Website Images: The Holy Grail of Pinterest: Someone found your website, and wants to pin an image or an article or what-have-you from your site. They create their own pin (yay!), and select an image to use. If you have great photos with the right sizing on your website, they will have a number to choose from. If you don’t, they’ll be lucky to get one image that is pixelated or doesn’t fit quite right.
Vertical images i.e. images that are wider across rather than longer in height have been found to be more appealing, indicate a professional photographic formatting and receive more views on the Pinterest Smart feed.In fact, Pinterest partners Curalate recently released stats that showed these images between 2:3 and 4:5 aspect get 60% more Repins than very tall images.
“Images between 2:3 and 4:5 aspect get 60% more Repins”
Now that we’ve exhausted the image sizing topics, let’s focus on the actual subject of your photos. After all, a great pin is nothing without the image!
Rule 1: No Faces
First off, it is important to note that faces do not get pinned as much as “things,” or inanimate objects. While this may surprise you, there is also sound logic behind this. It’s easier to see a beautiful masterpiece as your own when another person isn’t involved in the image. “I could make that,” or “I’d love to be there”- you get the idea. When you place a person in the image, it takes away from the pinner’s ability to relate. Thus, Rule #1 is no faces.
Rule 2: Little background
Now that we’ve established the no-faces rule, let’s focus on the rest of the photo. Make sure the subject of the photo is the main focus; do not have a whole bunch going on in the background. The background should be fitting to the pin, like food on a table, or paint on paper, hair on a cat… Hopefully you get the idea. Try not to use stock background images, as this distracts and makes it look less professional. When in doubt, use a plain white background or a little set-up that allows you to change the color using lights.
Rule 3: Moderate light and color
Speaking of lights, focus on being mediocre. Do not flood your picture with light, and do not make it too dark. Ensuring a 50% saturation in your photos (use a photo editing software to configure this) will let you get the most possible repins for your effort. Natural lighting is generally best, as it is more appealing to the eye when scrolling through canned photo after canned photo.
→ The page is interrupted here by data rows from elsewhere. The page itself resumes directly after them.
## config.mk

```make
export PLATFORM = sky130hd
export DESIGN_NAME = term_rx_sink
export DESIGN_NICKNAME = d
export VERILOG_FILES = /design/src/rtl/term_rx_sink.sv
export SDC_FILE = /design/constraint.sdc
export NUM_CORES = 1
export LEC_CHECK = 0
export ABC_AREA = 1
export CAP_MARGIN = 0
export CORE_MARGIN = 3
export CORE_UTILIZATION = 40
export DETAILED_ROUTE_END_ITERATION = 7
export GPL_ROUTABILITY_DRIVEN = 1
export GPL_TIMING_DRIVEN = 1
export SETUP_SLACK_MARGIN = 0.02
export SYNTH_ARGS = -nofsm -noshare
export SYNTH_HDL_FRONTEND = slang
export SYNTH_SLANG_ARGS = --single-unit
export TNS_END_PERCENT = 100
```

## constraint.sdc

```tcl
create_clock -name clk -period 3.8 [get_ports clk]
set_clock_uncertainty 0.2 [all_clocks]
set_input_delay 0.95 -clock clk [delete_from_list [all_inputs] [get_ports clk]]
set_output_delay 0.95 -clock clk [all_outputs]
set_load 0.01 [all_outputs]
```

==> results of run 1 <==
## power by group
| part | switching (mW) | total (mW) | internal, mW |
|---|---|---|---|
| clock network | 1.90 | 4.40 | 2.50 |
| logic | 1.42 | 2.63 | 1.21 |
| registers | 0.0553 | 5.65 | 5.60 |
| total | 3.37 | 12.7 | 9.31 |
### config.mk
export PLATFORM = sky130hd
export DESIGN_NAME = crtc_mode_loader
export DESIGN_NICKNAME = d
export VERILOG_FILES = /design/src/rtl/crtc_pkg.sv /design/src/rtl/crtc_mode_rom.sv /design/src/rtl/crtc_mode_loader.sv
export SDC_FILE = /design/constraint.sdc
export NUM_CORES = 1
export LEC_CHECK = 0
export ABC_CLOCK_PERIOD_IN_PS = 2500
export BUFFER_PORTS_ARGS = -buffer_cell sky130_fd_sc_hd__buf_2
export CAP_MARGIN = 20
export CORE_UTILIZATION = 45
export CTS_CLUSTER_DIAMETER = 150
export DETAILED_ROUTE_END_ITERATION = 10
export PLACE_DENSITY = 0.82
export RECOVER_POWER = 50
export SYNTH_ARGS = -nofsm -noshare
export SYNTH_HDL_FRONTEND = slang
export SYNTH_SLANG_ARGS = --single-unit
### constraint.sdc
create_clock -name clk -period 2.5 [get_ports clk]
set_clock_uncertainty 0.05 [all_clocks]
set_input_delay 0.375 -clock clk [delete_from_list [all_inputs] [get_ports clk]]
set_output_delay 0.375 -clock clk [all_outputs]
set_load 0.05 [all_outputs]
<file path="config.mk">
export PLATFORM = sky130hd
export DESIGN_NAME = mem_access_unit
export DESIGN_NICKNAME = d
export VERILOG_FILES = /design/src/rtl/mem_access_unit.sv
export SDC_FILE = /design/constraint.sdc
export NUM_CORES = 1
export LEC_CHECK = 0
export ABC_AREA = 1
export BUFFER_PORTS_ARGS = -buffer_cell sky130_fd_sc_hd__buf_2
export CORE_UTILIZATION = 30
export DETAILED_ROUTE_END_ITERATION = 8
export PLACE_DENSITY = 0.63
export SLEW_MARGIN = 30
export SYNTH_ARGS = -nofsm -noshare
export SYNTH_HDL_FRONTEND = slang
export SYNTH_SLANG_ARGS = --single-unit
</file>
<file path="constraint.sdc">
create_clock -name clk -period 2.28 [get_ports clk]
set_input_delay 0 -clock clk [delete_from_list [all_inputs] [get_ports clk]]
set_output_delay 0 -clock clk [all_outputs]
set_load 0.02 [all_outputs]
</file>
--- src/rtl/key_irq_ctrl_if.sv ---
// rtl/key_irq_ctrl_if.sv - register bus between system bridge and key_irq_ctrl
interface key_irq_ctrl_if;
  logic [2:0]  Addr;
  logic        WE;
  logic [31:0] WD;
  logic [31:0] RD;

  // bridge side drives address/write, receives read data
  modport master (output Addr, output WE, output WD, input RD);
  // device side
  modport slave (input Addr, input WE, input WD, output RD);
endinterface

--- src/rtl/key_irq_ctrl.sv ---
// rtl/key_irq_ctrl.sv - debounced user-key device with edge capture and maskable IRQ (optional press counter: KEY_IRQ_PRESS_CNT_EN)
module key_irq_ctrl #(
  parameter int DEBOUNCE_CYCLES = 200000
) (
  input  logic              CLK,
  input  logic              RST,
  key_irq_ctrl_if.slave     bus,
  input  logic [7:0]        user_key,
  output logic              IRQ
);

  localparam int CW = $clog2(DEBOUNCE_CYCLES);
  localparam logic [CW-1:0] CNT_LAST = CW'(DEBOUNCE_CYCLES - 1);

  logic [7:0]    sync1;
  logic [7:0]    sync2;
  logic [7:0]    stable;
  logic [7:0]    stable_nxt;
  logic [CW-1:0] cnt     [8];
  logic [CW-1:0] cnt_nxt [8];

  logic [7:0] imask;
  logic [7:0] pend;
  logic [1:0] ctrl;
  logic [7:0] press;
  logic [7:0] release_ev;
  logic [7:0] edge_set;
  logic [7:0] pend_clr;

  logic wr_imask;
  logic wr_pend;
  logic wr_ctrl;

  // only the low byte of write data carries register content
  logic unused_wd;
  assign unused_wd = ^bus.WD[31:8];

  assign wr_imask = bus.WE && (bus.Addr == 3'd1);
  assign wr_pend  = bus.WE && (bus.Addr == 3'd2);
  assign wr_ctrl  = bus.WE && (bus.Addr == 3'd3);

  // two-flop synchronizer; inverted so 1 means pressed
  always_ff @(posedge CLK or negedge RST) begin
    if (!RST) begin
      sync1 <= '0;
      sync2 <= '0;
    end else begin
      sync1 <= ~user_key;
      sync2 <= sync1;
    end
  end

  // per-key debounce: accept the new level only after it has differed for DEBOUNCE_CYCLES cycles
  always_comb begin
    stable_nxt = stable;
    for (int i = 0; i < 8; i++) begin
      cnt_nxt[i] = '0;
      if (sync2[i] != stable[i]) begin
        if (cnt[i] == CNT_LAST) begin
          stable_nxt[i] = sync2[i];
        end else begin
          cnt_nxt[i] = cnt[i] + CW'(1);
        end
      end
    end
  end

  // debounce state registers
  always_ff @(posedge CLK or negedge RST) begin
    if (!RST) begin
      stable <= '0;
      for (int i = 0; i < 8; i++) begin
        cnt[i] <= '0;
      end
    end else begin
      stable <= stable_nxt;
      for (int i = 0; i < 8; i++) begin
        cnt[i] <= cnt_nxt[i];
      end
    end
  end

  // edge selection; a new edge overrides a same-cycle write-1-to-clear
  always_comb begin
    press      = stable_nxt & ~stable;
    release_ev = stable & ~stable_nxt;
    edge_set   = ctrl[1] ? release_ev : press;
    pend_clr   = wr_pend ? bus.WD[7:0] : 8'h00;
  end

  // control/status registers and registered interrupt output
  always_ff @(posedge CLK or negedge RST) begin
    if (!RST) begin
      imask <= '0;
      ctrl  <= '0;
      pend  <= '0;
      IRQ   <= 1'b0;
    end else begin
      if (wr_imask) imask <= bus.WD[7:0];
      if (wr_ctrl)  ctrl  <= bus.WD[1:0];
      pend <= (pend & ~pend_clr) | edge_set;
      IRQ  <= ctrl[0] & (|(pend & imask));
    end
  end

`ifdef KEY_IRQ_PRESS_CNT_EN
  logic [31:0] press_cnt;
  logic [3:0]  press_num;
  logic        wr_cnt;

  assign wr_cnt = bus.WE && (bus.Addr == 3'd4);

  // number of keys accepting a press this cycle
  always_comb begin
    press_num = 4'd0;
    for (int i = 0; i < 8; i++) begin
      press_num = press_num + {3'b000, press[i]};
    end
  end

  // global press counter; a clearing write drops a same-cycle increment
  always_ff @(posedge CLK or negedge RST) begin
    if (!RST) begin
      press_cnt <= '0;
    end else if (wr_cnt) begin
      press_cnt <= '0;
    end else begin
      press_cnt <= press_cnt + {28'd0, press_num};
    end
  end
`endif

  // combinational read mux; unmapped indices read 0
  always_comb begin
    bus.RD = '0;
    case (bus.Addr)
      3'd0: bus.RD[7:0] = stable;
      3'd1: bus.RD[7:0] = imask;
      3'd2: bus.RD[7:0] = pend;
      3'd3: bus.RD[1:0] = ctrl;
`ifdef KEY_IRQ_PRESS_CNT_EN
      3'd4: bus.RD      = press_cnt;
`endif
      default: bus.RD = '0;
    endcase
  end

endmodule

--- src/flat_wrapper.sv ---
// flat-port wrapper written by rule: the top's interface ports become plain ports
module key_irq_ctrl_flat 
#(
  parameter int DEBOUNCE_CYCLES = 200000
)
  (CLK, RST, user_key, IRQ, bus_Addr, bus_WE, bus_WD, bus_RD);
  key_irq_ctrl_if bus_i ();
  input  logic CLK;
  input  logic RST;
  input  logic [7:0] user_key;
  output logic IRQ;
  input wire logic [$bits(bus_i.Addr)-1:0] bus_Addr;
  input wire logic [$bits(bus_i.WE)-1:0] bus_WE;
  input wire logic [$bits(bus_i.WD)-1:0] bus_WD;
  output wire logic [$bits(bus_i.RD)-1:0] bus_RD;
  assign bus_i.Addr = bus_Addr;
  assign bus_i.WE = bus_WE;
  assign bus_i.WD = bus_WD;
  assign bus_RD = bus_i.RD;
  key_irq_ctrl #(.DEBOUNCE_CYCLES(DEBOUNCE_CYCLES)) u_core (.CLK(CLK), .RST(RST), .bus(bus_i), .user_key(user_key), .IRQ(IRQ));
endmodule
--- config.mk ---
export PLATFORM = sky130hd
export DESIGN_NAME = key_irq_ctrl_flat
export DESIGN_NICKNAME = d
export VERILOG_FILES = /design/src/rtl/key_irq_ctrl_if.sv /design/src/rtl/key_irq_ctrl.sv /design/src/flat_wrapper.sv
export SDC_FILE = /design/constraint.sdc
export NUM_CORES = 1
export LEC_CHECK = 0
export CORE_ASPECT_RATIO = 0.5
export CORE_MARGIN = 2
export CORE_UTILIZATION = 25
export CTS_CLUSTER_SIZE = 20
export DETAILED_ROUTE_END_ITERATION = 7
export GPL_TIMING_DRIVEN = 0
export SYNTH_ARGS = -nofsm -noshare
export SYNTH_HDL_FRONTEND = slang
export SYNTH_SLANG_ARGS = --single-unit
--- constraint.sdc ---
create_clock -name CLK -period 1.9 [get_ports CLK]
set_input_delay 0.38 -clock CLK [delete_from_list [all_inputs] [get_ports CLK]]
set_output_delay 0.38 -clock CLK [all_outputs]
set_load 0.03 [all_outputs]
# [After elaboration in Yosys (flattened, before gate mapping)]
# Cells that the tools add are included.
[op_classes] eq_ne=19 n_addsub=8 n_reduce_logical=5 mux=36 bitwise_logic=10
[op_table] op="$mux 18" count=16
[op_table] op="$add 18x1->18 const B" count=8
[op_table] op="$eq 18x18->1 const B" count=8
[op_table] op="$and 8x8->8" count=4
[op_table] op="$not 8->8" count=4
[op_table] op="$pmux 6 s3" count=1
[op_table] op="$mux 1" count=16
[op_table] op="$mux 8" count=2
[op_table] op="$ne 1x1->1" count=8
[op_table] op="$or 8x8->8" count=1
[op_table] op="$pmux 2 s4" count=1
[op_table] op="$reduce_or 8->1" count=1
[op_table] op="$eq 3x2->1 const B" count=2
[op_table] op="$eq 3x1->1 const B" count=1
[op_table] op="$logic_and 1x1->1" count=3
[op_table] op="$logic_not 3->1" count=1
[op_table] op="$and 1x1->1" count=1
[word_totals] ff_bits=187 elab_cells=93 out_inout_bits=33 inputBits=46

# [Longest topological paths before layout]
[logic_depth] depth_word=7 mapped_depth=7 mapped_depth_nobuf=5

# [Worst setup path after synthesis]
# No wires, ideal clock.
[synth_timing] path_kind="input-to-output" from="input port bus_Addr[1]" to="output port bus_RD[2]" arrival_ps=1499 path_slack_ps=21 stages=4 required_ps=1520 path_buffers=1 path_cell_list="clkbuf_1 > nor2b_1 > a21oi_1 > nor2_1"
[synth_via] elab_chain_cells=2 word_cells_on_any_way=4 cone_classes="2 x eq/ne; 1 x mux; 1 x reduce/logical"
[synth_rtl] element="start: declaration" line_no="flat_wrapper.sv:12" text="input wire logic [$bits(bus_i.Addr)-1:0] bus_Addr;"
[synth_rtl] element="$eq 3x2->1, or another cell as far along" line_no="key_irq_ctrl.sv:136" text="case (bus.Addr)"
[synth_rtl] element="$pmux 6 s3 (*)" line_no="key_irq_ctrl.sv:136"
[synth_rtl] element="end: declaration" line_no="flat_wrapper.sv:15" text="output wire logic [$bits(bus_i.RD)-1:0] bus_RD;"
# Mark *: on every way between the ends. The rest lies on a longest branch, timed or not.

# [Worst setup path after layout]
[layout_timing] from="register u_core.stable[1]" to="output port bus_RD[1]"
[layout_via] elab_chain_cells=1
[layout_rtl] element="start: declaration" line_no="key_irq_ctrl.sv:17" text="logic [7:0] stable;"
[layout_rtl] element="start signal: assignment" line_no="key_irq_ctrl.sv:76" text="stable <= stable_nxt;"
[layout_rtl] element="$pmux 2 s4" line_no="key_irq_ctrl.sv:136"
# Every way passes these cells.
$ cat config.mk
export PLATFORM = sky130hd
export DESIGN_NAME = life_generation_engine
export DESIGN_NICKNAME = d
export VERILOG_FILES = /design/src/rtl/conway_pkg.sv /design/src/rtl/life_row_next.sv /design/src/rtl/life_generation_engine.sv
export SDC_FILE = /design/constraint.sdc
export NUM_CORES = 1
export LEC_CHECK = 0
export BUFFER_PORTS_ARGS = -buffer_cell sky130_fd_sc_hd__buf_2
export CAP_MARGIN = 20
export CORE_MARGIN = 4
export CORE_UTILIZATION = 24
export DETAILED_ROUTE_END_ITERATION = 8
export PLACE_DENSITY = 0.43
export SYNTH_ARGS = -nofsm -noshare
export SYNTH_HDL_FRONTEND = slang
export SYNTH_HIERARCHICAL = 1
export SYNTH_SLANG_ARGS = --single-unit
$ cat constraint.sdc
create_clock -name sysclk -period 6.44 [get_ports sysclk]
set_input_delay 0.322 -clock sysclk [delete_from_list [all_inputs] [get_ports sysclk]]
set_output_delay 0.322 -clock sysclk [all_outputs]
set_load 0.05 [all_outputs]
$ cat src/rtl/conway_pkg.sv
// Shared types and constants for the 8x8 toroidal Game of Life engine.
package conway_pkg;

  localparam int N = 8;

  typedef logic [N-1:0] row_t;
  typedef row_t [0:N-1] grid_t;

  typedef enum logic [1:0] {IDLE, COMPUTE, SWAP} life_state_t;

  function automatic int wrap_idx(int i);
    return ((i % N) + N) % N;
  endfunction

endpackage

$ cat src/rtl/life_row_next.sv
// Combinational next-generation evaluator for one row, given its vertical neighbours.
// Column 0 is the MSB; columns wrap around the board edges.
module life_row_next
  import conway_pkg::*;
(
  input  row_t above,
  input  row_t row,
  input  row_t below,
  output row_t next
);

  for (genvar c = 0; c < N; c++) begin : g_cell
    // Bit positions of this column and its wrapped left/right neighbours.
    localparam int CB = N - 1 - c;
    localparam int LB = N - 1 - wrap_idx(c - 1);
    localparam int RB = N - 1 - wrap_idx(c + 1);

    logic [3:0] w_n;

    assign w_n = 4'(above[LB]) + 4'(above[CB]) + 4'(above[RB])
               + 4'(row[LB])                    + 4'(row[RB])
               + 4'(below[LB]) + 4'(below[CB]) + 4'(below[RB]);

    assign next[CB] = (w_n == 4'd3) | (row[CB] & (w_n == 4'd2));
  end

endmodule

$ cat src/rtl/life_generation_engine.sv
// Game of Life core: double-buffered 8x8 grid, one row evaluated per cycle,
// current grid served combinationally to the LED scanner.
module life_generation_engine
  import conway_pkg::*;
#(
  parameter int               GEN_DIV = 50_000_000,
  parameter logic [N*N-1:0]   SEED    = 64'h2010_7000_0000_0000
) (
  input  logic        sysclk,
  input  logic        reset_n,
  input  logic        run,
  input  logic        step,
  input  logic        load_en,
  input  logic [2:0]  load_row,
  input  logic [7:0]  load_data,
  input  logic [2:0]  rd_row,
  output logic [7:0]  rd_data,
  output logic        busy,
  output logic [15:0] gen_count,
  output life_state_t state_dbg
);

  localparam int DW = (GEN_DIV > 1) ? $clog2(GEN_DIV) : 1;

  function automatic grid_t seed_grid();
    grid_t g;
    for (int r = 0; r < N; r++) g[r] = SEED[N*N-1-r*N -: N];
    return g;
  endfunction

  life_state_t r_state, w_state_nxt;
  grid_t       r_cur, r_nxt;
  logic [2:0]  r_row;
  logic [DW-1:0] r_div;
  logic [15:0] r_gen;

  logic        w_tick, w_accept;
  logic [2:0]  w_up_idx, w_dn_idx;
  row_t        w_next_row;

  // Request handshake: step or an auto tick is taken only in IDLE with load_en low;
  // anything arriving otherwise is dropped, never queued.
  assign w_tick   = run && (r_div == DW'(GEN_DIV - 1));
  assign w_accept = (r_state == IDLE) && (step || w_tick) && !load_en;

  assign w_up_idx = 3'(wrap_idx(int'(r_row) - 1));
  assign w_dn_idx = 3'(wrap_idx(int'(r_row) + 1));

  life_row_next u_row_next (
    .above (r_cur[w_up_idx]),
    .row   (r_cur[r_row]),
    .below (r_cur[w_dn_idx]),
    .next  (w_next_row)
  );

  always_ff @(posedge sysclk or negedge reset_n) begin
    if (!reset_n) r_state <= IDLE;
    else          r_state <= w_state_nxt;
  end

  always_comb begin
    w_state_nxt = r_state;
    case (r_state)
      IDLE:    if (w_accept) w_state_nxt = COMPUTE;
      COMPUTE: if (r_row == 3'(N - 1)) w_state_nxt = SWAP;
      SWAP:    w_state_nxt = IDLE;
      default: w_state_nxt = IDLE;
    endcase
  end

  always_ff @(posedge sysclk or negedge reset_n) begin
    if (!reset_n)                  r_div <= '0;
    else if (!run || w_tick)       r_div <= '0;
    else                           r_div <= r_div + 1'b1;
  end

  always_ff @(posedge sysclk or negedge reset_n) begin
    if (!reset_n) begin
      r_cur <= seed_grid();
      r_nxt <= '0;
      r_row <= '0;
      r_gen <= '0;
    end else begin
      case (r_state)
        IDLE: begin
          r_row <= '0;
          if (load_en) r_cur[load_row] <= load_data;
        end
        COMPUTE: begin
          r_nxt[r_row] <= w_next_row;
          r_row        <= r_row + 3'd1;
        end
        SWAP: begin
          r_cur <= r_nxt;
          r_gen <= r_gen + 16'd1;
        end
        default: r_row <= '0;
      endcase
    end
  end

  assign rd_data   = r_cur[rd_row];
  assign busy      = (r_state != IDLE);
  assign gen_count = r_gen;
  assign state_dbg = r_state;

endmodule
Rule 4: Color is Important
Focus on the colors and accents of your photo. If you’re taking of a photo of your backyard, a recipe you just tried, a notebook you just purchased, or even cosmetics or something you’re selling, focus on making color the attraction.
If you use an all-white background, use accent colors to draw in the eye. White with a pop color is visually striking.
Rule 5: If in doubt go Red
Also, photos that use red or orange in their photos attract more traffic and repins than pins without those colors. Think of how a cop pulls over the brightly colored cars more than the nondescript tan sedans (who are always speeding)- it’s the same idea.
You may be thinking, “Geez, images aren’t THAT important, it’s the idea behind the pin.”
Well, you’re wrong. Dead wrong.
Multiple data analyses of viral pins have shown that the image itself is what gets passed around, not the content. If you’re hoping that your cruddy photo with a great article attached to it will get pinned, it surely will. But if you have a great photo with all the right dimensions and aspects, and great content behind it…
Well, you’re nearly unstoppable.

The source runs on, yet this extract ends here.